- **What needs to be done**:
Answer with only the number of lines below where "constraint" appears.

- **Dataset extract**:
####

**config.mk**
```make
export PLATFORM = sky130hd
export DESIGN_NAME = interrupt_scheduler_flat
export DESIGN_NICKNAME = d
export VERILOG_FILES = /design/src/rtl/irq_pkg.sv /design/src/rtl/interrupt_scheduler_if.sv /design/src/rtl/irq_priority_pick.sv /design/src/rtl/interrupt_scheduler.sv /design/src/flat_wrapper.sv
export SDC_FILE = /design/constraint.sdc
export NUM_CORES = 1
export LEC_CHECK = 0
export BUFFER_PORTS_ARGS = -buffer_cell sky130_fd_sc_hd__buf_2
export CELL_PAD_IN_SITES_DETAIL_PLACEMENT = 0
export CELL_PAD_IN_SITES_GLOBAL_PLACEMENT = 2
export CORE_MARGIN = 2
export CORE_UTILIZATION = 26
export CTS_CLUSTER_SIZE = 16
export DETAILED_ROUTE_END_ITERATION = 7
export MAX_ROUTING_LAYER = met4
export PLACE_DENSITY = 0.83
export RECOVER_POWER = 25
export REMOVE_ABC_BUFFERS = 1
export SLEW_MARGIN = 20
export SYNTH_ARGS = -nofsm -noshare
export SYNTH_HDL_FRONTEND = slang
export SYNTH_SLANG_ARGS = --single-unit
```
**constraint.sdc**
```tcl
create_clock -name proc_clk -period 2.4 [get_ports proc_clk]
set_input_delay 0.24 -clock proc_clk [delete_from_list [all_inputs] [get_ports proc_clk]]
set_output_delay 0.24 -clock proc_clk [all_outputs]
set_load 0.01 [all_outputs]
```
**src/rtl/irq_pkg.sv**
```systemverilog
// Shared types and constants for the interrupt scheduler: FSM encoding,
// the idle instruction word and the well-known source indices.
package irq_pkg;
  typedef enum logic [1:0] {
    ST_IDLE    = 2'd0,
    ST_ISSUE   = 2'd1,
    ST_HOLDOFF = 2'd2
  } irq_state_e;

  localparam logic [31:0] IRQ_NONE = 32'b0;

  localparam int SRC_JUMP  = 0;
  localparam int SRC_FRAME = 1;
endpackage

```
**src/rtl/interrupt_scheduler_if.sv**
```systemverilog
// CPU-facing interrupt handshake: scheduler (master) presents a word,
// CPU (slave) acknowledges it.
interface interrupt_scheduler_if #(
  parameter int N_SRC = 4
);
  localparam int IW = (N_SRC > 1) ? $clog2(N_SRC) : 1;

  logic          cpu_ack;
  logic          irq_valid;
  logic [31:0]   interrupt_instruction;
  logic [IW-1:0] irq_src;

  modport master (input cpu_ack, output irq_valid, interrupt_instruction, irq_src);
  modport slave  (output cpu_ack, input irq_valid, interrupt_instruction, irq_src);
endinterface

```
**src/rtl/irq_priority_pick.sv**
```systemverilog
// Combinational winner select: first set bit of pending_i scanning upward
// from start_i, wrapping modulo N_SRC.
module irq_priority_pick #(
  parameter int N_SRC = 4,
  parameter int IW    = 2
) (
  input  logic [N_SRC-1:0] pending_i,
  input  logic [IW-1:0]    start_i,
  output logic [IW-1:0]    winner_o,
  output logic             any_o
);
  // Scan from the far end down so the smallest offset from start_i wins.
  always_comb begin
    winner_o = '0;
    any_o    = 1'b0;
    for (int k = N_SRC - 1; k >= 0; k--) begin
      if (pending_i[(int'(start_i) + k) % N_SRC]) begin
        winner_o = IW'((int'(start_i) + k) % N_SRC);
        any_o    = 1'b1;
      end
    end
  end
endmodule

```
**src/rtl/interrupt_scheduler.sv**
```systemverilog
// Latches edge-detected interrupt requests and serialises them to the CPU.
// Define IRQ_ROUND_ROBIN_EN for round-robin arbitration (default: fixed priority).
module interrupt_scheduler
  import irq_pkg::*;
#(
  parameter int N_SRC   = 4,
  parameter int GAP_CYC = 2,
  parameter int DROP_W  = 8
) (
  input  logic                    proc_clk,
  input  logic                    reset,
  input  logic [N_SRC-1:0]        src_req,
  input  logic [32*N_SRC-1:0]     src_instr,
  output logic [N_SRC-1:0]        pending,
  output logic [DROP_W*N_SRC-1:0] drop_count,
  interrupt_scheduler_if.master   cpu
);
  localparam int IW = (N_SRC > 1) ? $clog2(N_SRC) : 1;
  localparam int GW = (GAP_CYC > 0) ? $clog2(GAP_CYC + 1) : 1;

  logic [N_SRC-1:0]             req_q, pending_q, pending_d, rise, clr;
  logic [N_SRC-1:0][DROP_W-1:0] drop_q;
  irq_state_e                   state_q;
  logic [GW-1:0]                gap_q;
  logic                         valid_q;
  logic [31:0]                  instr_q;
  logic [IW-1:0]                src_q, start, win;
  logic                         any;

  assign rise = src_req & ~req_q;

  // A rise on the same edge as the ack re-arms the source instead of being lost.
  always_comb begin
    clr = '0;
    if (state_q == ST_ISSUE && cpu.cpu_ack) clr[src_q] = 1'b1;
    pending_d = (pending_q & ~clr) | rise;
  end

  always_ff @(posedge proc_clk) begin
    if (reset) begin
      req_q     <= '0;
      pending_q <= '0;
      drop_q    <= '0;
    end else begin
      req_q     <= src_req;
      pending_q <= pending_d;
      for (int i = 0; i < N_SRC; i++) begin
        if (rise[i] && pending_q[i] && !clr[i] && (drop_q[i] != '1))
          drop_q[i] <= drop_q[i] + 1'b1;
      end
    end
  end

`ifdef IRQ_ROUND_ROBIN_EN
  logic [IW-1:0] last_q;
  assign start = (int'(last_q) == N_SRC - 1) ? '0 : last_q + 1'b1;
  always_ff @(posedge proc_clk) begin
    if (reset)                            last_q <= IW'(N_SRC - 1);
    else if (state_q == ST_IDLE && any)   last_q <= win;
  end
`else
  assign start = '0;
`endif

  irq_priority_pick #(.N_SRC(N_SRC), .IW(IW)) u_pick (
    .pending_i (pending_q),
    .start_i   (start),
    .winner_o  (win),
    .any_o     (any)
  );

  always_ff @(posedge proc_clk) begin
    if (reset) begin
      state_q <= ST_IDLE;
      valid_q <= 1'b0;
      instr_q <= IRQ_NONE;
      src_q   <= '0;
      gap_q   <= '0;
    end else begin
      case (state_q)
        ST_IDLE: if (any) begin
          valid_q <= 1'b1;
          instr_q <= src_instr[int'(win)*32 +: 32];
          src_q   <= win;
          state_q <= ST_ISSUE;
        end
        ST_ISSUE: if (cpu.cpu_ack) begin
          valid_q <= 1'b0;
          instr_q <= IRQ_NONE;
          src_q   <= '0;
          gap_q   <= '0;
          state_q <= (GAP_CYC > 0) ? ST_HOLDOFF : ST_IDLE;
        end
        ST_HOLDOFF: begin
          if (int'(gap_q) >= GAP_CYC - 1) state_q <= ST_IDLE;
          else                            gap_q   <= gap_q + 1'b1;
        end
        default: state_q <= ST_IDLE;
      endcase
    end
  end

  assign pending                   = pending_q;
  assign drop_count                = drop_q;
  assign cpu.irq_valid             = valid_q;
  assign cpu.interrupt_instruction = instr_q;
  assign cpu.irq_src               = src_q;
endmodule

```
**src/flat_wrapper.sv**
```systemverilog
// flat-port wrapper written by rule: the top's interface ports become plain ports
module interrupt_scheduler_flat import irq_pkg::*;
#(
  parameter int N_SRC   = 4,
  parameter int GAP_CYC = 2,
  parameter int DROP_W  = 8
)
  (proc_clk, reset, src_req, src_instr, pending, drop_count, cpu_cpu_ack, cpu_irq_valid, cpu_interrupt_instruction, cpu_irq_src);
  interrupt_scheduler_if #(.N_SRC(N_SRC)) cpu_i ();
  input  logic proc_clk;
  input  logic reset;
  input  logic [N_SRC-1:0] src_req;
  input  logic [32*N_SRC-1:0] src_instr;
  output logic [N_SRC-1:0] pending;
  output logic [DROP_W*N_SRC-1:0] drop_count;
  input wire logic [$bits(cpu_i.cpu_ack)-1:0] cpu_cpu_ack;
  output wire logic [$bits(cpu_i.irq_valid)-1:0] cpu_irq_valid;
  output wire logic [$bits(cpu_i.interrupt_instruction)-1:0] cpu_interrupt_instruction;
  output wire logic [$bits(cpu_i.irq_src)-1:0] cpu_irq_src;
  assign cpu_i.cpu_ack = cpu_cpu_ack;
  assign cpu_irq_valid = cpu_i.irq_valid;
  assign cpu_interrupt_instruction = cpu_i.interrupt_instruction;
  assign cpu_irq_src = cpu_i.irq_src;
  interrupt_scheduler #(.N_SRC(N_SRC), .GAP_CYC(GAP_CYC), .DROP_W(DROP_W)) u_core (.proc_clk(proc_clk), .reset(reset), .src_req(src_req), .src_instr(src_instr), .pending(pending), .drop_count(drop_count), .cpu(cpu_i));
endmodule
```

####

- **Reply to the task**:
2